Setting up Git mirrors

Configure Git mirroring using the --git-mirrors-path flag on agents. This flag sets the central location (the Git mirror directory) where the agent stores mirrors.

Use these agent configuration options:

Git submodules

Git submodules allow one repository to reference another, enabling code in the first repository to use contents from the second. When you enable mirrors, the agent also mirrors submodules. You can create and update submodule mirrors the same way as regular mirrors.

Submodule mirrors require special handling on the agent. The agent must update the submodule configuration in the main repository using git submodule update --reference <submodule_mirror>. This must be done for each submodule, which means parsing the submodule configuration and then iterating over the submodules to update them.

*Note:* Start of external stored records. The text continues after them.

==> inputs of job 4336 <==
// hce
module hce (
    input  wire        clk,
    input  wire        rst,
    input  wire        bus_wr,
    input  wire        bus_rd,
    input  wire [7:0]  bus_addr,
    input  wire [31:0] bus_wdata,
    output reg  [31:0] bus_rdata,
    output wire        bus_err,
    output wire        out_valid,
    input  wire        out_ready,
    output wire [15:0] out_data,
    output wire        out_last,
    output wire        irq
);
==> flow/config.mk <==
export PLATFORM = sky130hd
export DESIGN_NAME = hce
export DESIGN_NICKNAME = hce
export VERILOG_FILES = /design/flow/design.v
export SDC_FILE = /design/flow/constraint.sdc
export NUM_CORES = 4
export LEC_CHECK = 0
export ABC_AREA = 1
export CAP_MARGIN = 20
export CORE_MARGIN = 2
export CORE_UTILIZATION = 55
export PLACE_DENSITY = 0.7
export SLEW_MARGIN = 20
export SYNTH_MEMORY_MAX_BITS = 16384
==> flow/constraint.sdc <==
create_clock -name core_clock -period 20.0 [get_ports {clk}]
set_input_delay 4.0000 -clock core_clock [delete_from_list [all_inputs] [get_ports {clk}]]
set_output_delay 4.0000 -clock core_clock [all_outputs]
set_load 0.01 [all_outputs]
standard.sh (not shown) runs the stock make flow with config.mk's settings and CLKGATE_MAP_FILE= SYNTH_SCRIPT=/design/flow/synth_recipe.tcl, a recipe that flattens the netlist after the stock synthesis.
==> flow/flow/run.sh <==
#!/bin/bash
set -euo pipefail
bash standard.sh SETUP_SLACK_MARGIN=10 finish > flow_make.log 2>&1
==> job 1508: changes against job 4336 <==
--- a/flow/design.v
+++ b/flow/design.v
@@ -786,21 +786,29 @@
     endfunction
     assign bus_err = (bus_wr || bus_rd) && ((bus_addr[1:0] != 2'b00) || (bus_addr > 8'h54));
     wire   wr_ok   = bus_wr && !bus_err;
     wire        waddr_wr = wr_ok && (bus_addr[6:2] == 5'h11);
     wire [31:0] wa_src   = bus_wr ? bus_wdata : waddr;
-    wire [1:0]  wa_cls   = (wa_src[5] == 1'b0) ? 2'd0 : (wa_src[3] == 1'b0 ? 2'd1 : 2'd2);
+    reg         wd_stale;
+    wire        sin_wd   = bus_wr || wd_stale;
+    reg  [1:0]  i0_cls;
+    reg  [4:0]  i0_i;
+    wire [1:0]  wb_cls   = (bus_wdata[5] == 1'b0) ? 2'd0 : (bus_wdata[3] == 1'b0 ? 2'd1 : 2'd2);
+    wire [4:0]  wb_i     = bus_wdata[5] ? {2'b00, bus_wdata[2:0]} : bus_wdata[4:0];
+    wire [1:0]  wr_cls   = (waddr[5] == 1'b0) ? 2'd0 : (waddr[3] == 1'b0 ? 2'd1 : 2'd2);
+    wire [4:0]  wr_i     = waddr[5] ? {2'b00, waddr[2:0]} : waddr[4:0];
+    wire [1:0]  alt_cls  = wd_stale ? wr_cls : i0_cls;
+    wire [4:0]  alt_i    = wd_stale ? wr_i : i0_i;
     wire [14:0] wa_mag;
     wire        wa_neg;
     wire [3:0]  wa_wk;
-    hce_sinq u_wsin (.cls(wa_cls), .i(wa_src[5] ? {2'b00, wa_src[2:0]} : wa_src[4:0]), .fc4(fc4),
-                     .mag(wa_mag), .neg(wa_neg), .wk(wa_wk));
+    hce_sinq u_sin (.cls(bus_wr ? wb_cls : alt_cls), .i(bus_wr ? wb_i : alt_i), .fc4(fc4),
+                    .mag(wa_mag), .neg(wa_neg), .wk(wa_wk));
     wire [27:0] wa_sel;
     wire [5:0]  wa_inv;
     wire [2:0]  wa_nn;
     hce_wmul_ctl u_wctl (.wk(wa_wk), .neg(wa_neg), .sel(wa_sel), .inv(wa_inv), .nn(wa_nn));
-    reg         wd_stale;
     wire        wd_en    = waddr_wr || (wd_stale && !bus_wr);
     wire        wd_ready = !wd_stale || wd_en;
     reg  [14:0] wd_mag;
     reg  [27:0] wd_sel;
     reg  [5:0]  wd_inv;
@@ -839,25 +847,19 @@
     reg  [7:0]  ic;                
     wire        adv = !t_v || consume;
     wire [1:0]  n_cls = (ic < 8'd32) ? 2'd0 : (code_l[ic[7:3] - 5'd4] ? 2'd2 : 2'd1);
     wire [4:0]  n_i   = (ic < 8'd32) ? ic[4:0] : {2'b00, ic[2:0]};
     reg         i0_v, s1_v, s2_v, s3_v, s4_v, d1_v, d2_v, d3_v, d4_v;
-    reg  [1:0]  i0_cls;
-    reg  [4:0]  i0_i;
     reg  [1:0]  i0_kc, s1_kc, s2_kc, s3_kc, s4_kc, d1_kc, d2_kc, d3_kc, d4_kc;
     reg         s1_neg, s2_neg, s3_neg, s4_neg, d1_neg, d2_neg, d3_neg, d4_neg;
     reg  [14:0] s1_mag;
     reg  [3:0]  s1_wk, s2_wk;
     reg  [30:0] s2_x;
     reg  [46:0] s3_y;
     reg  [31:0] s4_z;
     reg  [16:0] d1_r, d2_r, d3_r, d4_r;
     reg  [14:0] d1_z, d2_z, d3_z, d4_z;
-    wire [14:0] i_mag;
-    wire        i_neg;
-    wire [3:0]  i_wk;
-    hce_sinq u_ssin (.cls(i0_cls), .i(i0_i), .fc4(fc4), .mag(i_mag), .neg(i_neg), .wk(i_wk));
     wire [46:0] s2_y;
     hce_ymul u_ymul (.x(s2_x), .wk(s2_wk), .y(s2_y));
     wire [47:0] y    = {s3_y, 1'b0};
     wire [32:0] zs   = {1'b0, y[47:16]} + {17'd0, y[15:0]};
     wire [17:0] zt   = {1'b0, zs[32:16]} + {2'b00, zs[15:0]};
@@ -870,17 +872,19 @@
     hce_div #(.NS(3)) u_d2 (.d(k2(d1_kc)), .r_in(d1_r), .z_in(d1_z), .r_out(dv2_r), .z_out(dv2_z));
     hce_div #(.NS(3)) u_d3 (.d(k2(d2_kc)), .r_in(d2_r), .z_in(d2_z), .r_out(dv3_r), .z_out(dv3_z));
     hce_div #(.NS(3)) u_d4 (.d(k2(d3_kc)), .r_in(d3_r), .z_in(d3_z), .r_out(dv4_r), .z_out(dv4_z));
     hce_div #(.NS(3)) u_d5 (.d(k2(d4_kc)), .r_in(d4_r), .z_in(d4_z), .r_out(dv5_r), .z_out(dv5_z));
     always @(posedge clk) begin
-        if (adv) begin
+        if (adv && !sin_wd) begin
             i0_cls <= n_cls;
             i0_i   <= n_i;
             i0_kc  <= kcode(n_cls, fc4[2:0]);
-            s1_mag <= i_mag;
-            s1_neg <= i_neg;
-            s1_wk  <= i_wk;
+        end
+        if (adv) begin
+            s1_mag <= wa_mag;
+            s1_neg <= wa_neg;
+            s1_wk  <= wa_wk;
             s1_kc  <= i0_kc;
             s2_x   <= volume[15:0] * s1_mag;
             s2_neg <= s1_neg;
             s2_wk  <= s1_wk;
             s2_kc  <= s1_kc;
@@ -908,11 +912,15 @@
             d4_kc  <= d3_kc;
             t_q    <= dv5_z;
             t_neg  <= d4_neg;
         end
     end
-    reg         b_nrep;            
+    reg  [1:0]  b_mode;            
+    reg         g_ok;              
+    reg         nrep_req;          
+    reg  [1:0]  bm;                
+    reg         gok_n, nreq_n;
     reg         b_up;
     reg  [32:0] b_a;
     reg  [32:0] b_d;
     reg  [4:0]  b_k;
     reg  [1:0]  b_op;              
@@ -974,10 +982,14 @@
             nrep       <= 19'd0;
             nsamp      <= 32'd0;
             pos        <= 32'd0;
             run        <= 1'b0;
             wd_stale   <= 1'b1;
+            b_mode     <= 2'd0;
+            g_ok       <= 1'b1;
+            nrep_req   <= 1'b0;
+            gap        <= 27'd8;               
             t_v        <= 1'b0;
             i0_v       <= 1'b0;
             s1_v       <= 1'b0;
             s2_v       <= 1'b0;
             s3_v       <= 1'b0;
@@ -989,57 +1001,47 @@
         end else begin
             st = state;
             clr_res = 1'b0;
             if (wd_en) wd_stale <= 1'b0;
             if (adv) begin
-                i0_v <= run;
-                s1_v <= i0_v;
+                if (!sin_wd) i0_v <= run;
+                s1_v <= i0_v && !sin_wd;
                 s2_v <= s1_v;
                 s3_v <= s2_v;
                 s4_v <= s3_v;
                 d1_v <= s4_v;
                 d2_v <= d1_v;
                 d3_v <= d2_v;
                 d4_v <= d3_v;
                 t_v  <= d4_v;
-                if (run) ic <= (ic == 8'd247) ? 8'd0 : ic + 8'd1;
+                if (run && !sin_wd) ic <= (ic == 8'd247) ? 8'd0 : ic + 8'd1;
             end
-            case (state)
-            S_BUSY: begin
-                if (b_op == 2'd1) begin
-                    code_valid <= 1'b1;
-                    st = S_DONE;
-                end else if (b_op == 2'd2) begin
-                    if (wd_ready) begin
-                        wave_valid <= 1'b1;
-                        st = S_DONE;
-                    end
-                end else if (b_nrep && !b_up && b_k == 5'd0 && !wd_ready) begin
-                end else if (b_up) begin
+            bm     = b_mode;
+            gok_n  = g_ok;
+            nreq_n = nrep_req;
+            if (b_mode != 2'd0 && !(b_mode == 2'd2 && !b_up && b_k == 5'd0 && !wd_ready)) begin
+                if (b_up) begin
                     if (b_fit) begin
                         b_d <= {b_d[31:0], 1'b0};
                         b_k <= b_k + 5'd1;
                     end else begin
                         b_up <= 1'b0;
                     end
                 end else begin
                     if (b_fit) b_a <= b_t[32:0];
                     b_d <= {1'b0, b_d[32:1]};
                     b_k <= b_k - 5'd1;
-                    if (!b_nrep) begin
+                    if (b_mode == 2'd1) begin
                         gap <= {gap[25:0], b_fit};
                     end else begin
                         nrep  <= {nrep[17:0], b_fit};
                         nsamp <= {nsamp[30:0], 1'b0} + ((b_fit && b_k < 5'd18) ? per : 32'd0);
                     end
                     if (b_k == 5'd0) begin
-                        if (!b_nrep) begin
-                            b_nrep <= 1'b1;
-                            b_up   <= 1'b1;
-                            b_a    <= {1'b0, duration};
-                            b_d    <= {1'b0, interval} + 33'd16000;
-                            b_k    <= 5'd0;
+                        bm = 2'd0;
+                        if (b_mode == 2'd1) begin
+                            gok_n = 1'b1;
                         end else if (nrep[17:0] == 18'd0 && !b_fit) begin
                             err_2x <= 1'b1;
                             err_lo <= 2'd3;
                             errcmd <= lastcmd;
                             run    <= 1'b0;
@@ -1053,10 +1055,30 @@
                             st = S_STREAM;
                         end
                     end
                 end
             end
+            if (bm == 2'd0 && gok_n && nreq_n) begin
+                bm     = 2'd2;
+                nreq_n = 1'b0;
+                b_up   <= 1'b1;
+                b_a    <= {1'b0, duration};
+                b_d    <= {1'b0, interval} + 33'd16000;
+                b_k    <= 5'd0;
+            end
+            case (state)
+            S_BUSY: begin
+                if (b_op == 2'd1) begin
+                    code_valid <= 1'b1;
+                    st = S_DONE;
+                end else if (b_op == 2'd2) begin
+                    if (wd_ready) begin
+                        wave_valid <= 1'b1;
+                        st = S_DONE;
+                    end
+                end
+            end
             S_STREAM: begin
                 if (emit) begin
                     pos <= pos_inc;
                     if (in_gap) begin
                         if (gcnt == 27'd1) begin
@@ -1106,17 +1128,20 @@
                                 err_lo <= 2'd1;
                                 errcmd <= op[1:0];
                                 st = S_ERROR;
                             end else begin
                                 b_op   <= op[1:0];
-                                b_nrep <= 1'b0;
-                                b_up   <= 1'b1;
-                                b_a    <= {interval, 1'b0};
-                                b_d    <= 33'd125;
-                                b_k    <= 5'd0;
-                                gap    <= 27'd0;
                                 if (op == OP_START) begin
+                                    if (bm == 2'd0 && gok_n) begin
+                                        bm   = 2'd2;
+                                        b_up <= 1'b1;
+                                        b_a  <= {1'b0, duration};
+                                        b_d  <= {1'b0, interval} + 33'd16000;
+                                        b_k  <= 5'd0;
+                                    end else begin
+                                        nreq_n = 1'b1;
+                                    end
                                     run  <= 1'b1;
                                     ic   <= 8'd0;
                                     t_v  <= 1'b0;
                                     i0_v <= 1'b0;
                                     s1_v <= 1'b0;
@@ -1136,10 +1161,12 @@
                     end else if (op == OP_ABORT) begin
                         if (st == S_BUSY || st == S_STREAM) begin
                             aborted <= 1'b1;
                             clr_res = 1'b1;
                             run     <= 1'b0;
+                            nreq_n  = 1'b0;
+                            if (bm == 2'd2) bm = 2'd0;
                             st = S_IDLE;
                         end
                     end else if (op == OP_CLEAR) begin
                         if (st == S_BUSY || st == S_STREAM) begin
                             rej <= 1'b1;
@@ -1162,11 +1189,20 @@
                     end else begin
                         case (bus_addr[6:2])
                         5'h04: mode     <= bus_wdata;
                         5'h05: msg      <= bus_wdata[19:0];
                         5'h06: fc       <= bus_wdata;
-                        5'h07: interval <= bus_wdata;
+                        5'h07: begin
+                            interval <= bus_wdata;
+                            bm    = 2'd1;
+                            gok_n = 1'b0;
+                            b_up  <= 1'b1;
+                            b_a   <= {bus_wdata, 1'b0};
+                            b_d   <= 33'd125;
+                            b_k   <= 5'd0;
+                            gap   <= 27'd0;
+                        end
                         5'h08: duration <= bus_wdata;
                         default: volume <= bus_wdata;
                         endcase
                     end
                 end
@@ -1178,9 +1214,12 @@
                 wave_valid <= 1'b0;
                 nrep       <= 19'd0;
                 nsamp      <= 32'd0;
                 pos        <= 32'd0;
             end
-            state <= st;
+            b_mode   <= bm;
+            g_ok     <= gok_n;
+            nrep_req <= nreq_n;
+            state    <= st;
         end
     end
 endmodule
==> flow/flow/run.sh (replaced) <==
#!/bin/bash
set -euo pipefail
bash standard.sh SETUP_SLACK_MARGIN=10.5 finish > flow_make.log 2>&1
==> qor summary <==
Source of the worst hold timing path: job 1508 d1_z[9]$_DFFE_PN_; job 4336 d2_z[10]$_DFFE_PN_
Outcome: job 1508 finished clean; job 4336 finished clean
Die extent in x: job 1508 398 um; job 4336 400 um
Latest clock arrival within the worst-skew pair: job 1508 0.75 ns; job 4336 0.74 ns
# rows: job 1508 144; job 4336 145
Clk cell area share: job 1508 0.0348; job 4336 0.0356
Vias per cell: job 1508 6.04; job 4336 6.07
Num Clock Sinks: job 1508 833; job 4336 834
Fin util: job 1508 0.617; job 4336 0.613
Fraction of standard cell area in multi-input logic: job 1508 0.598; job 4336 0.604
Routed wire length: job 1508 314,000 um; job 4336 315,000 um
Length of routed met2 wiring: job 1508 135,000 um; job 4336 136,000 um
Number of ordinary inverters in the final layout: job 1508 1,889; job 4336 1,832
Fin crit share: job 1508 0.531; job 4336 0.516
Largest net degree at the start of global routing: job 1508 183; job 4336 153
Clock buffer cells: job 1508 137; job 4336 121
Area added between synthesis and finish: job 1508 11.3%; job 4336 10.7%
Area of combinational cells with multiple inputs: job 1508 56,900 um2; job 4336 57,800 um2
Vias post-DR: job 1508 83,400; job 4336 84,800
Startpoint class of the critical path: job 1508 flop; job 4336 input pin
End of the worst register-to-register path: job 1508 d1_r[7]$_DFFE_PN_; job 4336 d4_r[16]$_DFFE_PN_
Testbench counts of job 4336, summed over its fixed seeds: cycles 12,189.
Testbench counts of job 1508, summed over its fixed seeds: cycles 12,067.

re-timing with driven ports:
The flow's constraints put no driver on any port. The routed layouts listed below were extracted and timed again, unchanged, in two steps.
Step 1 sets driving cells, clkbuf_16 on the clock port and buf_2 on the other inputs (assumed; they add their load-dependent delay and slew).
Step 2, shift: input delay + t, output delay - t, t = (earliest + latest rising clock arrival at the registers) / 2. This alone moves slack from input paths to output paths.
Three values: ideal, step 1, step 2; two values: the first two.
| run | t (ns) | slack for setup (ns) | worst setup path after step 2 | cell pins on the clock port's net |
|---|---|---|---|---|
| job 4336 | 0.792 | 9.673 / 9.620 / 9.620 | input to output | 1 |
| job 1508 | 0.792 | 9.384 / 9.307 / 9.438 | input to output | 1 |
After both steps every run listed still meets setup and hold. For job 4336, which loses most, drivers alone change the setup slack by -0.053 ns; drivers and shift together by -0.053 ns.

Common issues with Git mirrors

This section covers common issues with Git mirrors and how to solve or prevent them.

Parallelism issues

When multiple agents fetch from the same mirror simultaneously, conflicts may occur. The Buildkite Agent implements a locking system that prevents multiple agents from updating the same mirror simultaneously. This file-based lock works across multiple machines, even when the mirror directory is a network file share.

Checkout corruption

A mirror repository and a reference clone (checkout) work together. The checkout borrows most of its objects from the mirror instead of storing them locally. When git fetch updates the mirror, it automatically triggers maintenance that cleans up objects Git considers unnecessary. By default, git fetch runs git maintenance run --auto. However, some of those objects may actually be needed by the checkout. If this happens, you'll see checkout errors and need to delete the checkout directory and re-clone (which is quick with mirrors enabled).

Updating mirrors

The command git remote update is commonly used to refresh mirrors because it updates all references. However, git fetch origin <branch> is the preferred approach for most CI/CD use cases because it fetches only the objects a particular job requires. The Buildkite Agent now uses git fetch origin <branch> instead of git remote update for this reason. Remember that git remote update also runs auto maintenance that may cause the checkout corruption mentioned above.